[PATCH v3 3/6] x86/static_call: Add out-of-line static call implementation

From: Josh Poimboeuf
Date: Wed Jan 09 2019 - 18:00:05 EST


Add the x86 out-of-line static call implementation. For each key, a
permanent trampoline is created which is the destination for all static
calls for the given key.
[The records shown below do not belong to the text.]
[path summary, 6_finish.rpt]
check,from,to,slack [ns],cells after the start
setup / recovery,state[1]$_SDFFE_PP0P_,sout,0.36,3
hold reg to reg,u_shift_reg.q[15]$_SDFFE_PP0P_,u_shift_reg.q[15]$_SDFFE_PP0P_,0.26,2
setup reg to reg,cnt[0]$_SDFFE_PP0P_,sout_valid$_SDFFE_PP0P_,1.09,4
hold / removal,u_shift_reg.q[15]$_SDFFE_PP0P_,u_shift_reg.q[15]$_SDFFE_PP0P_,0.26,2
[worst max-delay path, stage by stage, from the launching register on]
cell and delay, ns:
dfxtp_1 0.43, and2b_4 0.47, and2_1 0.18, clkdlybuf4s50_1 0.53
**src/rtl/baud_gen_frac_if.sv**
```systemverilog
// Control and tick bundle between a UART and its fractional baud generator.
// Pure wiring, no latency; the generator side drives only registered outputs.
// No backpressure: ticks are single-cycle pulses, consumers must take them when high.
interface baud_gen_frac_if #(
  parameter int DIV_W  = 16,
  parameter int FRAC_W = 4
);
  logic              enable;
  logic              resync;
  logic              div_load;
  logic [DIV_W-1:0]  div_int;
  logic [FRAC_W-1:0] div_frac;
  logic              os_tick;
  logic              baud_tick;
  logic              baud_clk;
  logic              cfg_err;

  // UART side: programs the divisor and consumes ticks
  modport master (
    output enable, resync, div_load, div_int, div_frac,
    input  os_tick, baud_tick, baud_clk, cfg_err
  );

  // Generator side
  modport slave (
    input  enable, resync, div_load, div_int, div_frac,
    output os_tick, baud_tick, baud_clk, cfg_err
  );
endinterface

```
**src/rtl/baud_gen_frac.sv**
```systemverilog
// Oversample/bit-rate tick generator with integer+fractional divisor (fraction built when BAUD_FRAC_EN is defined).
// First os_tick P edges after enable is sampled high; all outputs registered; cfg_err one cycle after div_load.
// No backpressure: ticks are free-running pulses; divisor changes wait for a bit boundary so no bit is shortened.
module baud_gen_frac #(
  parameter int DIV_W            = 16,
  parameter int FRAC_W           = 4,
  parameter int OVERSAMPLE       = 16,
  parameter int DEFAULT_DIV_INT  = 27,
  parameter int DEFAULT_DIV_FRAC = 2
) (
  input logic            clk_i,
  input logic            reset_i,
  baud_gen_frac_if.slave bus
);

  localparam int              SUB_W    = $clog2(OVERSAMPLE);
  localparam logic [SUB_W-1:0] SUB_LAST = SUB_W'(OVERSAMPLE - 1);
  localparam logic [DIV_W-1:0] DEF_INT  = DIV_W'(DEFAULT_DIV_INT);
  localparam logic [DIV_W-1:0] MIN_INT  = DIV_W'(2);

  logic [DIV_W-1:0] os_cnt_q, os_cnt_d;
  logic [SUB_W-1:0] sub_cnt_q, sub_cnt_d;
  logic [DIV_W-1:0] act_int_q, act_int_d;
  logic [DIV_W-1:0] pend_int_q, pend_int_d;
  logic             pend_vld_q, pend_vld_d;
  logic             os_tick_q, os_tick_d;
  logic             baud_tick_q, baud_tick_d;
  logic             baud_clk_q, baud_clk_d;
  logic             cfg_err_q, cfg_err_d;

  logic             carry;
  logic [DIV_W:0]   period_last;
  logic             at_last;
  logic             apply_pend;
  logic             load_bad;
  logic [DIV_W-1:0] load_int;

`ifdef BAUD_FRAC_EN
  logic [FRAC_W-1:0] frac_acc_q, frac_acc_d;
  logic [FRAC_W-1:0] act_frac_q, act_frac_d;
  logic [FRAC_W-1:0] pend_frac_q, pend_frac_d;
  logic [FRAC_W:0]   frac_sum;

  // The accumulator only moves at os_tick, so this sum is stable for the whole period.
  assign frac_sum = {1'b0, frac_acc_q} + {1'b0, act_frac_q};
  assign carry    = frac_sum[FRAC_W];
`else
  logic unused_frac;

  assign carry       = 1'b0;
  assign unused_frac = ^{bus.div_frac, FRAC_W'(DEFAULT_DIV_FRAC)};
`endif

  // Last count of the current period is active_int + carry - 1 (active_int >= 2, no underflow).
  assign period_last = {1'b0, act_int_q} + {{DIV_W{1'b0}}, carry} - {{DIV_W{1'b0}}, 1'b1};
  assign at_last     = ({1'b0, os_cnt_q} == period_last);
  assign load_bad    = (bus.div_int < MIN_INT);
  assign load_int    = load_bad ? MIN_INT : bus.div_int;

  // Next-state: idle/resync/count priority, then divisor apply, then divisor capture.
  always_comb begin
    os_cnt_d    = os_cnt_q;
    sub_cnt_d   = sub_cnt_q;
    act_int_d   = act_int_q;
    pend_int_d  = pend_int_q;
    pend_vld_d  = pend_vld_q;
    os_tick_d   = 1'b0;
    baud_tick_d = 1'b0;
    baud_clk_d  = baud_clk_q;
    cfg_err_d   = 1'b0;
    apply_pend  = 1'b0;
`ifdef BAUD_FRAC_EN
    frac_acc_d  = frac_acc_q;
    act_frac_d  = act_frac_q;
    pend_frac_d = pend_frac_q;
`endif

    if (!bus.enable) begin
      os_cnt_d   = '0;
      sub_cnt_d  = '0;
      baud_clk_d = 1'b0;
      apply_pend = pend_vld_q;
`ifdef BAUD_FRAC_EN
      frac_acc_d = '0;
`endif
    end else if (bus.resync) begin
      // Restart alignment; the tick due this cycle (if any) is dropped on purpose.
      os_cnt_d  = '0;
      sub_cnt_d = '0;
`ifdef BAUD_FRAC_EN
      frac_acc_d = '0;
`endif
    end else if (at_last) begin
      os_cnt_d  = '0;
      os_tick_d = 1'b1;
`ifdef BAUD_FRAC_EN
      frac_acc_d = frac_sum[FRAC_W-1:0];
`endif
      if (sub_cnt_q == SUB_LAST) begin
        sub_cnt_d   = '0;
        baud_tick_d = 1'b1;
        baud_clk_d  = ~baud_clk_q;
        // Bit boundary: safe point to switch rate without shortening a bit.
        apply_pend  = pend_vld_q;
      end else begin
        sub_cnt_d = sub_cnt_q + SUB_W'(1);
      end
    end else begin
      os_cnt_d = os_cnt_q + DIV_W'(1);
    end

    if (apply_pend) begin
      act_int_d  = pend_int_q;
      pend_vld_d = 1'b0;
`ifdef BAUD_FRAC_EN
      act_frac_d = pend_frac_q;
`endif
    end

    // A fresh load always wins over an apply in the same cycle, and the last load wins.
    if (bus.div_load) begin
      pend_int_d = load_int;
      pend_vld_d = 1'b1;
      cfg_err_d  = load_bad;
`ifdef BAUD_FRAC_EN
      pend_frac_d = bus.div_frac;
`endif
    end
  end

  // State registers with synchronous reset to the default divisor.
  always_ff @(posedge clk_i) begin
    if (reset_i) begin
      os_cnt_q    <= '0;
      sub_cnt_q   <= '0;
      act_int_q   <= DEF_INT;
      pend_int_q  <= DEF_INT;
      pend_vld_q  <= 1'b0;
      os_tick_q   <= 1'b0;
      baud_tick_q <= 1'b0;
      baud_clk_q  <= 1'b0;
      cfg_err_q   <= 1'b0;
`ifdef BAUD_FRAC_EN
      frac_acc_q  <= '0;
      act_frac_q  <= FRAC_W'(DEFAULT_DIV_FRAC);
      pend_frac_q <= FRAC_W'(DEFAULT_DIV_FRAC);
`endif
    end else begin
      os_cnt_q    <= os_cnt_d;
      sub_cnt_q   <= sub_cnt_d;
      act_int_q   <= act_int_d;
      pend_int_q  <= pend_int_d;
      pend_vld_q  <= pend_vld_d;
      os_tick_q   <= os_tick_d;
      baud_tick_q <= baud_tick_d;
      baud_clk_q  <= baud_clk_d;
      cfg_err_q   <= cfg_err_d;
`ifdef BAUD_FRAC_EN
      frac_acc_q  <= frac_acc_d;
      act_frac_q  <= act_frac_d;
      pend_frac_q <= pend_frac_d;
`endif
    end
  end

  assign bus.os_tick   = os_tick_q;
  assign bus.baud_tick = baud_tick_q;
  assign bus.baud_clk  = baud_clk_q;
  assign bus.cfg_err   = cfg_err_q;

endmodule

```
**src/flat_wrapper.sv**
```systemverilog
// flat-port wrapper written by rule: the top's interface ports become plain ports
module baud_gen_frac_flat 
#(
  parameter int DIV_W            = 16,
  parameter int FRAC_W           = 4,
  parameter int OVERSAMPLE       = 16,
  parameter int DEFAULT_DIV_INT  = 27,
  parameter int DEFAULT_DIV_FRAC = 2
)
  (clk_i, reset_i, bus_enable, bus_resync, bus_div_load, bus_div_int, bus_div_frac, bus_os_tick, bus_baud_tick, bus_baud_clk, bus_cfg_err);
  baud_gen_frac_if #(.DIV_W(DIV_W), .FRAC_W(FRAC_W)) bus_i ();
  input logic clk_i;
  input logic reset_i;
  input wire logic [$bits(bus_i.enable)-1:0] bus_enable;
  input wire logic [$bits(bus_i.resync)-1:0] bus_resync;
  input wire logic [$bits(bus_i.div_load)-1:0] bus_div_load;
  input wire logic [$bits(bus_i.div_int)-1:0] bus_div_int;
  input wire logic [$bits(bus_i.div_frac)-1:0] bus_div_frac;
  output wire logic [$bits(bus_i.os_tick)-1:0] bus_os_tick;
  output wire logic [$bits(bus_i.baud_tick)-1:0] bus_baud_tick;
  output wire logic [$bits(bus_i.baud_clk)-1:0] bus_baud_clk;
  output wire logic [$bits(bus_i.cfg_err)-1:0] bus_cfg_err;
  assign bus_i.enable = bus_enable;
  assign bus_i.resync = bus_resync;
  assign bus_i.div_load = bus_div_load;
  assign bus_i.div_int = bus_div_int;
  assign bus_i.div_frac = bus_div_frac;
  assign bus_os_tick = bus_i.os_tick;
  assign bus_baud_tick = bus_i.baud_tick;
  assign bus_baud_clk = bus_i.baud_clk;
  assign bus_cfg_err = bus_i.cfg_err;
  baud_gen_frac #(.DIV_W(DIV_W), .FRAC_W(FRAC_W), .OVERSAMPLE(OVERSAMPLE), .DEFAULT_DIV_INT(DEFAULT_DIV_INT), .DEFAULT_DIV_FRAC(DEFAULT_DIV_FRAC)) u_core (.clk_i(clk_i), .reset_i(reset_i), .bus(bus_i));
endmodule
```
The trampoline has a direct jump which gets
patched by static_call_update() when the destination function changes.

This relies on the fact that call destinations can be atomically updated
as long as they don't cross cache line boundaries.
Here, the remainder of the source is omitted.